Saturday, 21 June 2014

'On First Seeing the Sea' by Pippa Chappell

(after "Dover Beach")

                She grips the railing hard, her gloved hands straining to anchor her reeling self, to quell the vertiginous terror that broke across her with each motion of the waves.  Around her, the world pushes off into an expanse blackness, leaving only the light flecks of her gloves to meet the moon-blanched foam of each breaking roll of the sea before her.
                Again, again, the water lurches towards her, then with a grating roar of pebbles sucks her out, out, into that impossible darkness.  She holds tighter, dismayed by the swell of that ebb and flow.  The stygian night threatens to overwhelm her, surging through her with each breaking wave.
                She gasps, the salt on her lips and tongue threatening to drown her, the breath of the night-wind lifting her hair like the displaced seaweed dangling ghost-like at their guesthouse door.  She shrinks from the dewy touch of the night on her neck, her lungs constricting against the dank air, more like the sea itself than the sooty city air she had left behind that morning.

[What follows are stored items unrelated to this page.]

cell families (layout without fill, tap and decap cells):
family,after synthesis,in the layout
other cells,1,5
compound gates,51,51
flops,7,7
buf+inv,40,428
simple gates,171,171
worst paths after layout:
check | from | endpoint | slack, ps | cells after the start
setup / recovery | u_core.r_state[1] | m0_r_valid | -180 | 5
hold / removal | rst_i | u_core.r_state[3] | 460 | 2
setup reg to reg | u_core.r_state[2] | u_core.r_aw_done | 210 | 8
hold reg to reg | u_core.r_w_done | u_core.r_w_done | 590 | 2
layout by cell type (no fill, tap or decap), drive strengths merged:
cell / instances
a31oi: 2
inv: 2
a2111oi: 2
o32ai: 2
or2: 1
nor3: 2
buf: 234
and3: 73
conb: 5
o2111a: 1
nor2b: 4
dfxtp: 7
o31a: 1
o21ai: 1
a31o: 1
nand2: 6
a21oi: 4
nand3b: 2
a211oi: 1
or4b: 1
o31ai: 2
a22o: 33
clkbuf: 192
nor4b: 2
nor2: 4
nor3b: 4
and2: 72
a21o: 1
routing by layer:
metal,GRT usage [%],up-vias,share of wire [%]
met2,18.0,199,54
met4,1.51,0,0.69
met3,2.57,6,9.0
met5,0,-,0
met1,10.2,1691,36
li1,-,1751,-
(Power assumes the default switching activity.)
`src/rtl/stream_wrr_arbiter.sv`:
```
// Weighted round-robin stream arbiter.
// Shares one valid/ready output among NumInp inputs. Input i may take up to
// weight_i[i] consecutive beats before priority rotates; a weight of 0 counts
// as 1. The datapath is combinational. A stalled grant is locked until its
// handshake completes.
// Optional feature macro: COMMON_CELLS_WRR_GRANT_CNT_EN adds grant_cnt_o, a
// 16-bit saturating handshake counter per input.
module stream_wrr_arbiter #(
  parameter int unsigned NumInp      = 4,
  parameter int unsigned DataWidth   = 32,
  parameter int unsigned WeightWidth = 4,
  parameter int unsigned IdxWidth    = (NumInp > 1) ? $clog2(NumInp) : 1
) (
  input  logic                          clk_i,
  input  logic                          rst_i,
  input  logic                          flush_i,
  input  logic [NumInp*WeightWidth-1:0] weight_i,
  input  logic [NumInp*DataWidth-1:0]   data_i,
  input  logic [NumInp-1:0]             valid_i,
  output logic [NumInp-1:0]             ready_o,
  output logic [DataWidth-1:0]          data_o,
  output logic [IdxWidth-1:0]           idx_o,
  output logic                          valid_o,
`ifdef COMMON_CELLS_WRR_GRANT_CNT_EN
  output logic [NumInp*16-1:0]          grant_cnt_o,
`endif
  input  logic                          ready_i
);

  typedef enum logic {
    ST_FREE   = 1'b0,
    ST_LOCKED = 1'b1
  } lock_e;

  lock_e                                r_lock, w_lock_nxt;
  logic [IdxWidth-1:0]                  r_rr, w_rr_nxt;
  logic [IdxWidth-1:0]                  r_sel, w_sel_nxt;
  logic [WeightWidth-1:0]               r_cnt, w_cnt_nxt;
  logic [IdxWidth-1:0]                  w_arb;
  logic [IdxWidth-1:0]                  w_sel;
  logic                                 w_hs;
  logic [WeightWidth:0]                 w_cnt_inc;
  logic [WeightWidth:0]                 w_w;
  logic [NumInp-1:0][DataWidth-1:0]     w_data_arr;
  logic [NumInp-1:0][WeightWidth-1:0]   w_weight_arr;

  assign w_data_arr   = data_i;
  assign w_weight_arr = weight_i;

  // Modulo-NumInp increment; never produces an index above NumInp-1.
  function automatic logic [IdxWidth-1:0] wrap_inc(input logic [IdxWidth-1:0] a);
    return (a == IdxWidth'(NumInp - 1)) ? '0 : a + IdxWidth'(1);
  endfunction

  // Priority search: first valid input starting at r_rr, wrapping around.
  always_comb begin
    logic                w_found;
    logic [IdxWidth-1:0] w_j;
    w_arb   = r_rr;
    w_found = 1'b0;
    w_j     = '0;
    for (int unsigned k = 0; k < NumInp; k++) begin
      w_j = IdxWidth'((32'(r_rr) + k) % NumInp);
      if (!w_found && valid_i[w_j]) begin
        w_arb   = w_j;
        w_found = 1'b1;
      end
    end
  end

  // Grant selection and output mux; a locked grant overrides the search.
  always_comb begin
    ready_o = '0;
    if (r_lock == ST_LOCKED) begin
      w_sel   = r_sel;
      valid_o = valid_i[r_sel];
    end else begin
      w_sel   = w_arb;
      valid_o = |valid_i;
    end
    data_o = w_data_arr[w_sel];
    idx_o  = w_sel;
    if (valid_o && ready_i) begin
      ready_o[w_sel] = 1'b1;
    end
  end

  assign w_hs      = valid_o & ready_i;
  assign w_cnt_inc = {1'b0, r_cnt} + (WeightWidth + 1)'(1);
  assign w_w       = (w_weight_arr[w_sel] == '0) ? (WeightWidth + 1)'(1)
                                                  : {1'b0, w_weight_arr[w_sel]};

  // Next scheduling state: weight accounting on handshake, lock on stall,
  // flush overrides both.
  always_comb begin
    w_rr_nxt   = r_rr;
    w_cnt_nxt  = r_cnt;
    w_lock_nxt = r_lock;
    w_sel_nxt  = r_sel;
    if (w_hs) begin
      w_lock_nxt = ST_FREE;
      if (w_sel == r_rr) begin
        if (w_cnt_inc >= w_w) begin
          w_rr_nxt  = wrap_inc(w_sel);
          w_cnt_nxt = '0;
        end else begin
          w_cnt_nxt = w_cnt_inc[WeightWidth-1:0];
        end
      end else if (w_w == (WeightWidth + 1)'(1)) begin
        w_rr_nxt  = wrap_inc(w_sel);
        w_cnt_nxt = '0;
      end else begin
        // The priority input was idle: the granted input starts its own turn
        // with this beat already counted.
        w_rr_nxt  = w_sel;
        w_cnt_nxt = WeightWidth'(1);
      end
    end else if (valid_o) begin
      w_lock_nxt = ST_LOCKED;
      w_sel_nxt  = w_sel;
    end
    if (flush_i) begin
      w_rr_nxt   = '0;
      w_cnt_nxt  = '0;
      w_lock_nxt = ST_FREE;
    end
  end

  // Scheduling state register.
  always_ff @(posedge clk_i or posedge rst_i) begin
    if (rst_i) begin
      r_rr   <= '0;
      r_cnt  <= '0;
      r_lock <= ST_FREE;
      r_sel  <= '0;
    end else begin
      r_rr   <= w_rr_nxt;
      r_cnt  <= w_cnt_nxt;
      r_lock <= w_lock_nxt;
      r_sel  <= w_sel_nxt;
    end
  end

`ifdef COMMON_CELLS_WRR_GRANT_CNT_EN
  logic [NumInp-1:0][15:0] r_gcnt;

  // Per-input saturating handshake counters.
  always_ff @(posedge clk_i or posedge rst_i) begin
    if (rst_i) begin
      r_gcnt <= '0;
    end else if (flush_i) begin
      r_gcnt <= '0;
    end else if (w_hs && (r_gcnt[w_sel] != '1)) begin
      r_gcnt[w_sel] <= r_gcnt[w_sel] + 16'd1;
    end
  end

  assign grant_cnt_o = r_gcnt;
`endif

endmodule

```
===== src/rtl/lv_pwm_dt_dgl_filter.sv =====
// Deglitch filter: output follows input only after it has differed for dgl_cyc+1 cycles.
module lv_dgl_filter
  import lv_pkg::*;
#(
  parameter int unsigned DGL_W = LV_PWM_DGL_W
) (
  input  logic             clk,
  input  logic             rst_n,
  input  logic             din,
  input  logic [DGL_W-1:0] dgl_cyc,
  output logic             dout
);

  logic [DGL_W-1:0] cnt;

  always_ff @(posedge clk or negedge rst_n) begin
    if (!rst_n) begin
      cnt  <= '0;
      dout <= 1'b0;
    end else if (din == dout) begin
      cnt <= '0;
    end else if (cnt == dgl_cyc) begin
      dout <= din;
      cnt  <= '0;
    end else begin
      cnt <= cnt + 1'b1;
    end
  end

endmodule


===== src/rtl/lv_pwm_dt.sv =====
// PWM synchroniser, optional deglitch and dead-time FSM with shoot-through fault latch.
// Define LV_PWM_DGL_EN to insert an lv_dgl_filter on each synchronised input.
module lv_pwm_dt
  import lv_pkg::*;
#(
  parameter int unsigned DT_W  = LV_PWM_DT_W,
  parameter int unsigned DGL_W = LV_PWM_DGL_W
) (
  input  logic             clk,
  input  logic             rst_n,
  input  logic             pwm_en,
  input  logic             pwm_h_i,
  input  logic             pwm_l_i,
  input  logic [DT_W-1:0]  dt_cyc,
  input  logic [DGL_W-1:0] dgl_cyc,
  input  logic             fault_clr,
  output logic             gate_h_o,
  output logic             gate_l_o,
  output logic             st_fault_o,
  output logic [2:0]       st_state_o
);

  logic [LV_PWM_SYNC_DEPTH-1:0] sync_h, sync_l;
  logic                         s_h, s_l, f_h, f_l;
  logic [DT_W-1:0]              dt_cnt;
  lv_pwm_st_e                   state;

  always_ff @(posedge clk or negedge rst_n) begin
    if (!rst_n) begin
      sync_h <= '0;
      sync_l <= '0;
    end else begin
      sync_h <= {sync_h[LV_PWM_SYNC_DEPTH-2:0], pwm_h_i};
      sync_l <= {sync_l[LV_PWM_SYNC_DEPTH-2:0], pwm_l_i};
    end
  end

  assign s_h = sync_h[LV_PWM_SYNC_DEPTH-1];
  assign s_l = sync_l[LV_PWM_SYNC_DEPTH-1];

`ifdef LV_PWM_DGL_EN
  lv_dgl_filter #(.DGL_W(DGL_W)) u_dgl_h (
    .clk     (clk),
    .rst_n   (rst_n),
    .din     (s_h),
    .dgl_cyc (dgl_cyc),
    .dout    (f_h)
  );

  lv_dgl_filter #(.DGL_W(DGL_W)) u_dgl_l (
    .clk     (clk),
    .rst_n   (rst_n),
    .din     (s_l),
    .dgl_cyc (dgl_cyc),
    .dout    (f_l)
  );
`else
  logic unused_dgl;
  assign unused_dgl = ^dgl_cyc;
  assign f_h = s_h;
  assign f_l = s_l;
`endif

  // Gates are set in the same branch that selects the next state, so they
  // are registered decodes of it; a latched fault survives an enable drop.
  always_ff @(posedge clk or negedge rst_n) begin
    if (!rst_n) begin
      state      <= LV_OFF;
      dt_cnt     <= '0;
      gate_h_o   <= 1'b0;
      gate_l_o   <= 1'b0;
      st_fault_o <= 1'b0;
    end else begin
      gate_h_o <= 1'b0;
      gate_l_o <= 1'b0;
      if (pwm_en && f_h && f_l && state != LV_FAULT) begin
        state      <= LV_FAULT;
        st_fault_o <= 1'b1;
        dt_cnt     <= '0;
      end else if (!pwm_en && state != LV_FAULT) begin
        state  <= LV_OFF;
        dt_cnt <= '0;
      end else begin
        case (state)
          LV_OFF: begin
            if (f_h) begin
              state  <= LV_DT_H;
              dt_cnt <= dt_cyc;
            end else if (f_l) begin
              state  <= LV_DT_L;
              dt_cnt <= dt_cyc;
            end
          end
          LV_DT_H: begin
            if (!f_h) begin
              state  <= LV_OFF;
              dt_cnt <= '0;
            end else if (dt_cnt == '0) begin
              state    <= LV_H_ON;
              gate_h_o <= 1'b1;
            end else begin
              dt_cnt <= dt_cnt - 1'b1;
            end
          end
          LV_H_ON: begin
            if (!f_h && f_l) begin
              state  <= LV_DT_L;
              dt_cnt <= dt_cyc;
            end else if (!f_h) begin
              state <= LV_OFF;
            end else begin
              gate_h_o <= 1'b1;
            end
          end
          LV_DT_L: begin
            if (!f_l) begin
              state  <= LV_OFF;
              dt_cnt <= '0;
            end else if (dt_cnt == '0) begin
              state    <= LV_L_ON;
              gate_l_o <= 1'b1;
            end else begin
              dt_cnt <= dt_cnt - 1'b1;
            end
          end
          LV_L_ON: begin
            if (!f_l && f_h) begin
              state  <= LV_DT_H;
              dt_cnt <= dt_cyc;
            end else if (!f_l) begin
              state <= LV_OFF;
            end else begin
              gate_l_o <= 1'b1;
            end
          end
          LV_FAULT: begin
            if (fault_clr && !f_h && !f_l) begin
              state      <= LV_OFF;
              st_fault_o <= 1'b0;
            end
          end
          default: begin
            state  <= LV_OFF;
            dt_cnt <= '0;
          end
        endcase
      end
    end
  end

  assign st_state_o = state;

endmodule
===== src/flat_wrapper.sv =====
// flat-port wrapper written by rule: the top's interface ports become plain ports
module hazard_ctrl_flat 
#(
    parameter int MUL_LAT = 4,
    parameter int CNT_W   = 32
)
  (clk_i, rst_n, hz_D_rs1_i, hz_D_rs2_i, hz_D_use_rs1_i, hz_D_use_rs2_i, hz_D_multi_i, hz_DD_need_dstE_i, hz_DD_dstE_i, hz_DD_is_load_i, hz_E_mispredict_i, hz_F_stall_o, hz_F_bubble_o, hz_D_stall_o, hz_D_bubble_o, hz_E_busy_o, hz_E_done_o, hz_lu_cnt_o, hz_flush_cnt_o, hz_busy_cnt_o);
  hazard_ctrl_if #(.CNT_W(CNT_W)) hz_i ();
  input  logic clk_i;
  input  logic rst_n;
  input wire logic [$bits(hz_i.D_rs1_i)-1:0] hz_D_rs1_i;
  input wire logic [$bits(hz_i.D_rs2_i)-1:0] hz_D_rs2_i;
  input wire logic [$bits(hz_i.D_use_rs1_i)-1:0] hz_D_use_rs1_i;
  input wire logic [$bits(hz_i.D_use_rs2_i)-1:0] hz_D_use_rs2_i;
  input wire logic [$bits(hz_i.D_multi_i)-1:0] hz_D_multi_i;
  input wire logic [$bits(hz_i.DD_need_dstE_i)-1:0] hz_DD_need_dstE_i;
  input wire logic [$bits(hz_i.DD_dstE_i)-1:0] hz_DD_dstE_i;
  input wire logic [$bits(hz_i.DD_is_load_i)-1:0] hz_DD_is_load_i;
  input wire logic [$bits(hz_i.E_mispredict_i)-1:0] hz_E_mispredict_i;
  output wire logic [$bits(hz_i.F_stall_o)-1:0] hz_F_stall_o;
  output wire logic [$bits(hz_i.F_bubble_o)-1:0] hz_F_bubble_o;
  output wire logic [$bits(hz_i.D_stall_o)-1:0] hz_D_stall_o;
  output wire logic [$bits(hz_i.D_bubble_o)-1:0] hz_D_bubble_o;
  output wire logic [$bits(hz_i.E_busy_o)-1:0] hz_E_busy_o;
  output wire logic [$bits(hz_i.E_done_o)-1:0] hz_E_done_o;
  output wire logic [$bits(hz_i.lu_cnt_o)-1:0] hz_lu_cnt_o;
  output wire logic [$bits(hz_i.flush_cnt_o)-1:0] hz_flush_cnt_o;
  output wire logic [$bits(hz_i.busy_cnt_o)-1:0] hz_busy_cnt_o;
  assign hz_i.D_rs1_i = hz_D_rs1_i;
  assign hz_i.D_rs2_i = hz_D_rs2_i;
  assign hz_i.D_use_rs1_i = hz_D_use_rs1_i;
  assign hz_i.D_use_rs2_i = hz_D_use_rs2_i;
  assign hz_i.D_multi_i = hz_D_multi_i;
  assign hz_i.DD_need_dstE_i = hz_DD_need_dstE_i;
  assign hz_i.DD_dstE_i = hz_DD_dstE_i;
  assign hz_i.DD_is_load_i = hz_DD_is_load_i;
  assign hz_i.E_mispredict_i = hz_E_mispredict_i;
  assign hz_F_stall_o = hz_i.F_stall_o;
  assign hz_F_bubble_o = hz_i.F_bubble_o;
  assign hz_D_stall_o = hz_i.D_stall_o;
  assign hz_D_bubble_o = hz_i.D_bubble_o;
  assign hz_E_busy_o = hz_i.E_busy_o;
  assign hz_E_done_o = hz_i.E_done_o;
  assign hz_lu_cnt_o = hz_i.lu_cnt_o;
  assign hz_flush_cnt_o = hz_i.flush_cnt_o;
  assign hz_busy_cnt_o = hz_i.busy_cnt_o;
  hazard_ctrl #(.MUL_LAT(MUL_LAT), .CNT_W(CNT_W)) u_core (.clk_i(clk_i), .rst_n(rst_n), .hz(hz_i));
endmodule
## config.mk

```make
export PLATFORM = sky130hd
export DESIGN_NAME = lsu_controller
export DESIGN_NICKNAME = d
export VERILOG_FILES = /design/src/rtl/lsu_controller.sv
export SDC_FILE = /design/constraint.sdc
export NUM_CORES = 1
export LEC_CHECK = 0
export CORE_UTILIZATION = 45
export CTS_BUF_LIST = sky130_fd_sc_hd__clkbuf_4
export DETAILED_ROUTE_END_ITERATION = 7
export GPL_ROUTABILITY_DRIVEN = 0
export PLACE_DENSITY = 0.89
export SLEW_MARGIN = 20
export SYNTH_ARGS = -nofsm -noshare
export SYNTH_HDL_FRONTEND = slang
export SYNTH_SLANG_ARGS = --single-unit
```

## constraint.sdc

```tcl
create_clock -name clk -period 3.3 [get_ports clk]
set_clock_uncertainty 0.2 [all_clocks]
set_input_delay 0.495 -clock clk [delete_from_list [all_inputs] [get_ports clk]]
set_output_delay 0.495 -clock clk [all_outputs]
set_load 0.02 [all_outputs]
```
**config.mk**
```make
export PLATFORM = sky130hd
export DESIGN_NAME = qed_dup_queue
export DESIGN_NICKNAME = d
export VERILOG_FILES = /design/src/rtl/qed_dup_queue.sv
export SDC_FILE = /design/constraint.sdc
export NUM_CORES = 1
export LEC_CHECK = 0
export BUFFER_PORTS_ARGS = -buffer_cell sky130_fd_sc_hd__buf_2
export CORE_UTILIZATION = 42
export CTS_CLUSTER_SIZE = 30
export DETAILED_ROUTE_END_ITERATION = 10
export HOLD_SLACK_MARGIN = 0.1
export PLACE_DENSITY = 0.68
export SLEW_MARGIN = 10
export SYNTH_ARGS = -nofsm -noshare
export SYNTH_HDL_FRONTEND = slang
export SYNTH_SLANG_ARGS = --single-unit
```
**constraint.sdc**
```tcl
create_clock -name clk -period 7.66 [get_ports clk]
set_input_delay 0.383 -clock clk [delete_from_list [all_inputs] [get_ports clk]]
set_output_delay 0.383 -clock clk [all_outputs]
set_load 0.01 [all_outputs]
```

                Again, again, begin, and cease, and begin again.  Each push of the tide forces the sea air into her tremulous lungs, then with each melancholy, long, withdrawing roar, she feels her very self drenched, swept with confused alarms of struggle, willing a flight to safety, to the dry warmth of their room with its crackling fire; their guesthouse bed with its pilled counterpane and brass warming pan promising comfort and sleep; the solid, polished washstand with its patterned jug.  To a door she can close, a window across which she can draw the heavy curtain.  Each of these, its own harbour, its own safe haven. 

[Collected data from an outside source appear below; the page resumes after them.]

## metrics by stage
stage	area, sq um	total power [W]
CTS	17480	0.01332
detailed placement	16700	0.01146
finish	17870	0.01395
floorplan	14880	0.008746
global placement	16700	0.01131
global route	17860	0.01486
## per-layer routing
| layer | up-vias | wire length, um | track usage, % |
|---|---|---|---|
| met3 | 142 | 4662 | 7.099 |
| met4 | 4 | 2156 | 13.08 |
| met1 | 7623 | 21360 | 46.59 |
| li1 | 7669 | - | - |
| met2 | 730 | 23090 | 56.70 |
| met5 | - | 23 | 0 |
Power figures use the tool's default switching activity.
===== src/rtl/udc_pkg.sv =====
// Shared constants and the BCD-to-7-segment decoder for the up/down display counter.
package udc_pkg;

  localparam logic [3:0] BCD_MAX   = 4'd9;

  // Active-low segments {dp,g,f,e,d,c,b,a}; dp is held off
  localparam logic [7:0] SEG_0     = 8'hC0;
  localparam logic [7:0] SEG_1     = 8'hF9;
  localparam logic [7:0] SEG_2     = 8'hA4;
  localparam logic [7:0] SEG_3     = 8'hB0;
  localparam logic [7:0] SEG_4     = 8'h99;
  localparam logic [7:0] SEG_5     = 8'h92;
  localparam logic [7:0] SEG_6     = 8'h82;
  localparam logic [7:0] SEG_7     = 8'hF8;
  localparam logic [7:0] SEG_8     = 8'h80;
  localparam logic [7:0] SEG_9     = 8'h90;
  localparam logic [7:0] SEG_BLANK = 8'hFF;

  function automatic logic [7:0] bcd_to_seg(input logic [3:0] d);
    logic [7:0] s;
    case (d)
      4'd0:    s = SEG_0;
      4'd1:    s = SEG_1;
      4'd2:    s = SEG_2;
      4'd3:    s = SEG_3;
      4'd4:    s = SEG_4;
      4'd5:    s = SEG_5;
      4'd6:    s = SEG_6;
      4'd7:    s = SEG_7;
      4'd8:    s = SEG_8;
      4'd9:    s = SEG_9;
      default: s = SEG_0;
    endcase
    return s;
  endfunction

endpackage
File: config.mk
export PLATFORM = sky130hd
export DESIGN_NAME = ultra_sensor_tx
export DESIGN_NICKNAME = d
export VERILOG_FILES = /design/src/rtl/ultra_sensor_tx.sv
export SDC_FILE = /design/constraint.sdc
export NUM_CORES = 1
export LEC_CHECK = 0
export ABC_AREA = 1
export CAP_MARGIN = 20
export CORE_UTILIZATION = 50
export DETAILED_ROUTE_END_ITERATION = 10
export PLACE_DENSITY = 0.69
export SETUP_SLACK_MARGIN = 0.3
export SKIP_LAST_GASP = 1
export SLEW_MARGIN = 20
export SYNTH_ARGS = -nofsm -noshare
export SYNTH_HDL_FRONTEND = slang
export SYNTH_SLANG_ARGS = --single-unit
File: constraint.sdc
create_clock -name clk -period 2.6 [get_ports clk]
set_input_delay 0.78 -clock clk [delete_from_list [all_inputs] [get_ports clk]]
set_output_delay 0.78 -clock clk [all_outputs]
set_load 0.005 [all_outputs]
==> src/rtl/bloom_filter_pkg.sv <==
// Shared types and default sizing for the bloom filter datapath.
// The window type and fill width are reused by the hash/LUT stage.
package bloom_filter_pkg;

  localparam int BYTE_W       = 8;
  localparam int MIN_STR_SIZE = 3;
  localparam int MAX_STR_SIZE = 20;
  localparam int FILL_W       = $clog2(MAX_STR_SIZE + 1);

  typedef logic [MAX_STR_SIZE-1:0][BYTE_W-1:0] str_window_t;

endpackage

==> src/rtl/bloom_str_window_if.sv <==
// Avalon-ST byte sink plus windowed-beat source of the sliding-window stage.
// The slave modport is the window block's view; master is the neighbours' view.
interface bloom_str_window_if #(
  parameter int BYTE_W       = bloom_filter_pkg::BYTE_W,
  parameter int MAX_STR_SIZE = bloom_filter_pkg::MAX_STR_SIZE
);

  logic [BYTE_W-1:0]              snk_data_i;
  logic                           snk_valid_i;
  logic                           snk_startofpacket_i;
  logic                           snk_endofpacket_i;
  logic                           snk_ready_o;
  logic [MAX_STR_SIZE*BYTE_W-1:0] src_data_o;
  logic [MAX_STR_SIZE-1:0]        src_len_mask_o;
  logic                           src_endofpacket_o;
  logic                           src_valid_o;
  logic                           src_ready_i;

  modport slave (
    input  snk_data_i, snk_valid_i, snk_startofpacket_i, snk_endofpacket_i,
    input  src_ready_i,
    output snk_ready_o,
    output src_data_o, src_len_mask_o, src_endofpacket_o, src_valid_o
  );

  modport master (
    output snk_data_i, snk_valid_i, snk_startofpacket_i, snk_endofpacket_i,
    output src_ready_i,
    input  snk_ready_o,
    input  src_data_o, src_len_mask_o, src_endofpacket_o, src_valid_o
  );

endinterface

==> src/rtl/bloom_str_window.sv <==
// Keeps the last MAX_STR_SIZE bytes of the current packet and emits one
// registered beat per accepted byte with a mask of in-packet substring lengths.
module bloom_str_window #(
  parameter int BYTE_W       = bloom_filter_pkg::BYTE_W,
  parameter int MIN_STR_SIZE = bloom_filter_pkg::MIN_STR_SIZE,
  parameter int MAX_STR_SIZE = bloom_filter_pkg::MAX_STR_SIZE
) (
  input logic               clk_i,
  input logic               rst_i,
  bloom_str_window_if.slave bus
);

  localparam int FILL_W = $clog2(MAX_STR_SIZE + 1);

  logic [MAX_STR_SIZE-1:0][BYTE_W-1:0] window;
  logic [MAX_STR_SIZE-1:0][BYTE_W-1:0] window_nxt;
  logic [FILL_W-1:0]                   fill;
  logic [FILL_W-1:0]                   fill_nxt;
  logic [MAX_STR_SIZE-1:0]             mask_nxt;
  logic                                in_pkt;
  logic                                accept;
  logic                                pkt_start;

  // Output slot is free when empty or being drained this cycle.
  assign bus.snk_ready_o = !bus.src_valid_o || bus.src_ready_i;
  assign accept          = bus.snk_valid_i && bus.snk_ready_o;
  assign pkt_start       = bus.snk_startofpacket_i || !in_pkt;

  always_comb begin
    // NOTE: every combinational output gets a default first so no path can infer a latch.
    window_nxt    = '0;
    window_nxt[0] = bus.snk_data_i;
    for (int k = 1; k < MAX_STR_SIZE; k++) begin
      if (!pkt_start) window_nxt[k] = window[k-1];
    end

    if (pkt_start)                          fill_nxt = FILL_W'(1);
    else if (fill == FILL_W'(MAX_STR_SIZE)) fill_nxt = fill;
    else                                    fill_nxt = fill + FILL_W'(1);

    mask_nxt = '0;
    for (int k = 0; k < MAX_STR_SIZE; k++) begin
      mask_nxt[k] = (FILL_W'(k) < fill_nxt) && (k + 1 >= MIN_STR_SIZE);
    end
  end

  // The window register doubles as the output data register: both load only on accept.
  assign bus.src_data_o = window;

  always_ff @(posedge clk_i or posedge rst_i) begin
    if (rst_i) begin
      // NOTE: the window is reset because its zero-filled slots are visible downstream.
      window                <= '0;
      fill                  <= '0;
      in_pkt                <= 1'b0;
      bus.src_len_mask_o    <= '0;
      bus.src_endofpacket_o <= 1'b0;
      bus.src_valid_o       <= 1'b0;
    end else if (accept) begin
      // NOTE: non-blocking assignments keep every register sampling pre-edge values.
      window                <= window_nxt;
      fill                  <= fill_nxt;
      in_pkt                <= !bus.snk_endofpacket_i;
      bus.src_len_mask_o    <= mask_nxt;
      bus.src_endofpacket_o <= bus.snk_endofpacket_i;
      bus.src_valid_o       <= 1'b1;
    end else if (bus.src_ready_i) begin
      bus.src_valid_o <= 1'b0;
    end
  end

endmodule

                Beside her, this new husband, newly hers, breathes deeply, draws the darkness in, drinks the salt air, flings his thin arms, invigorated, out against the water and the night.  She knew that look: he was writing.  He had brought her here straight away, pausing only to deliver their bags – the trunks to follow – to their guesthouse, not giving her time to unpack, to collect herself, her thoughts.  She had imagined the sea in clear south-coast sunshine, the light dazzling on tiny ripples of jade and aquamarine, elegant birds wheeling in artistic arcs above, and sand, golden and soft, beneath her feet.  Not this.  Not night and darkness and her ears filled with churning sound and just a twisted iron rail standing between her and the edge of the world.  Not a straight drop, inches from her feet, to a darkling plain she could never have imagined in her familiar London streets.  Not this grating roar, this endless melancholy.  This loss of faith in all things good and known. 
                “Ah, love,” he sighs.  “Let us be true to one another.”
                She finds herself unable still to release the railing, her only anchor, and take his proffered hand.  Relief breaks over her, then, as his encircling arm becomes her safe port.